SF DPH Stats:
New HIV Infections Down 25%
[Correction: A friend informs me my math was off: "The decline is 36% over two years. Divide the decline (354 cases) by the baseline number (975 cases." I stand corrected and happily note the drop is larger than I thought.]
The new 2009 annual HIV/AIDS epidemiology report from the San Francisco Department of Public Health was released on paper in the summer, but was only posted to the web in the past two weeks. Such a delay may be due to the workload of city webmasters, and I'm just glad the new yearly stats are on the web for all to see.
Thankfully, the 2009 summary is more of the same good news with rates of new infections dropping still, as we have seen in other recent annual stats from DPH. The repetitive nature of the falling numbers is rather boring, year after year, and I can't believe I just wrote that continuing fewer HIV diagnoses is dull. We should have more of it. The banality of HIV epidemiology.
A word about my headline. Where I see the 25% drop is in the incidence estimates and confidence intervals from CDC methodology. The stats in my second citation go from 975 in 2006, down to 621 for 2008, giving us the 25% number.
The HIV figures are sliced and diced more ways than you can imagine, and all of the pieces add up to lots of positive developments in controlling and preventing HIV transmissions. Let's get to the top items of interest.
From page 4:
The number of new HIV diagnoses remained relatively stable between 2006 and 2008 and declined in 2009. The numbers are lower for cases in recent years due to reporting delay.
From page 7:
Using a statistical methodology developed by the Centers for Disease Control and Prevention, we estimated the number of incident or new HIV infections in San Francisco by year. Blood from standard HIV tests from newly diagnosed HIV cases is retested using a laboratory assay (called BED) that classifies individuals as having either a recently acquired HIV infection (within the past six months) or a longer-standing infection. Results from this test are used with a statistical adjustment for HIV testing patients to calculate HIV incidence.
Applying this methodology in San Francisco in 2006, 2007 and 2008, we find that the number of new HIV infections is declining (Table 1.5). While this decline is encouraging and corresponds with a similar drop in number of new HIV diagnoses, the confidence intervals overlap from year to year indicating that the declines are not statistically significant.
HIV Incidence Estimates
Year of HIV Infection / Number of New Infections / 95% Confidence Interval
2006 / 975 / [801 - 1,082]
2007 / 792 / [552 - 1,033]
2008 / 621 / [462 - 782]
From page 41:
[Figure 8.3] Trends of cases diagnosed with HIV infection between 2006 and 2009 indicate that there is a decline among white MSM [men who have sex with men], while the number of cases for other race/ethnicity groups was fairly stable.

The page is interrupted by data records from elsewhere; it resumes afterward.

### src/rtl/ifu_fetch.sv
// ifu_fetch: instruction-fetch stage feeding decode and the next-PC stage.
// Issues word fetches over a req/gnt/rvalid interface, queues returned words
// with their PCs in an in-order FIFO, and flushes on redirect from next-PC.
// Optional build macro: FETCH_ALIGN_CHECK_EN adds the sticky addr_err output
// flagging redirects to non-word-aligned targets.
module ifu_fetch #(
  parameter logic [31:0] RESET_PC = 32'h0000_3000,
  parameter int          QDEPTH   = 2
) (
  input  logic        clk,
  input  logic        rst_n,
  input  logic [31:0] npc,
  input  logic        redirect,
  output logic        imem_req,
  output logic [31:0] imem_addr,
  input  logic        imem_gnt,
  input  logic        imem_rvalid,
  input  logic [31:0] imem_rdata,
  output logic        inst_valid,
  input  logic        inst_ready,
  output logic [31:0] inst,
  output logic [31:0] inst_pc
`ifdef FETCH_ALIGN_CHECK_EN
  ,
  output logic        addr_err
`endif
);

  localparam logic [3:0] QD   = 4'(QDEPTH);
  localparam logic [1:0] LAST = 2'(QDEPTH - 1);

  logic [31:0] fetch_pc;
  logic [31:0] resp_pc;
  logic [31:0] npc_al;
  logic [2:0]  inflight;
  logic [2:0]  inflight_nxt;
  logic [2:0]  drop;
  logic [2:0]  count;
  logic [3:0]  used;
  logic [1:0]  rd_ptr;
  logic [1:0]  wr_ptr;
  logic        fire;
  logic        rv_ok;
  logic        push;
  logic        pop;
  logic [31:0] q_inst [4];
  logic [31:0] q_pc   [4];

  // Circular pointer advance for a queue of QDEPTH entries (not a power of two in general).
  function automatic logic [1:0] ptr_inc(input logic [1:0] p);
    return (p == LAST) ? 2'd0 : p + 2'd1;
  endfunction

  // Handshake decode, issue credit and next-state helpers.
  // A pop this cycle frees its slot immediately, so a streaming queue with
  // QDEPTH=2 sustains one instruction per cycle without overflowing.
  always_comb begin
    npc_al       = npc & 32'hFFFF_FFFC;
    imem_addr    = fetch_pc;
    inst_valid   = (count != 3'd0);
    pop          = inst_valid && inst_ready;
    used         = {1'b0, inflight} + {1'b0, count} - {3'b000, pop};
    imem_req     = rst_n && !redirect && (used < QD);
    fire         = imem_req && imem_gnt;
    rv_ok        = imem_rvalid && (inflight != 3'd0);
    push         = rv_ok && (drop == 3'd0) && !redirect;
    inflight_nxt = inflight + {2'b00, fire} - {2'b00, rv_ok};
    inst         = inst_valid ? q_inst[rd_ptr] : 32'h0;
    inst_pc      = inst_valid ? q_pc[rd_ptr]   : 32'h0;
  end

  // Control state: PCs, outstanding/drop counters, queue pointers; redirect flushes.
  always_ff @(posedge clk or negedge rst_n) begin
    if (!rst_n) begin
      fetch_pc <= RESET_PC;
      resp_pc  <= RESET_PC;
      inflight <= 3'd0;
      drop     <= 3'd0;
      count    <= 3'd0;
      rd_ptr   <= 2'd0;
      wr_ptr   <= 2'd0;
    end else begin
      inflight <= inflight_nxt;
      if (redirect) begin
        fetch_pc <= npc_al;
        resp_pc  <= npc_al;
        drop     <= inflight_nxt;
        count    <= 3'd0;
        rd_ptr   <= 2'd0;
        wr_ptr   <= 2'd0;
      end else begin
        if (fire) fetch_pc <= fetch_pc + 32'd4;
        if (rv_ok && (drop != 3'd0)) drop <= drop - 3'd1;
        if (push) begin
          resp_pc <= resp_pc + 32'd4;
          wr_ptr  <= ptr_inc(wr_ptr);
        end
        if (pop) rd_ptr <= ptr_inc(rd_ptr);
        count <= count + {2'b00, push} - {2'b00, pop};
      end
    end
  end

  // Queue storage; contents are only visible through the valid-masked head.
  always_ff @(posedge clk) begin
    if (push) begin
      q_inst[wr_ptr] <= imem_rdata;
      q_pc[wr_ptr]   <= resp_pc;
    end
  end

`ifdef FETCH_ALIGN_CHECK_EN
  // Sticky flag for redirects whose target is not word aligned.
  always_ff @(posedge clk or negedge rst_n) begin
    if (!rst_n) begin
      addr_err <= 1'b0;
    end else if (redirect && (npc[1:0] != 2'b00)) begin
      addr_err <= 1'b1;
    end
  end
`endif

endmodule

If I didn't know any better, I would suspect the SF DPH of tardiness in the web publication of the latest HIV rates happened just so the gay community could have a nice big gift of stats and charts, brimming with excellent news at this holiday time. Whatever the reasons for the publication delay, let's honor and laud the continuing reductions, all the factors driving down the numbers, and the sexually-active and sexually-responsible gay men responsible for the lowered rates.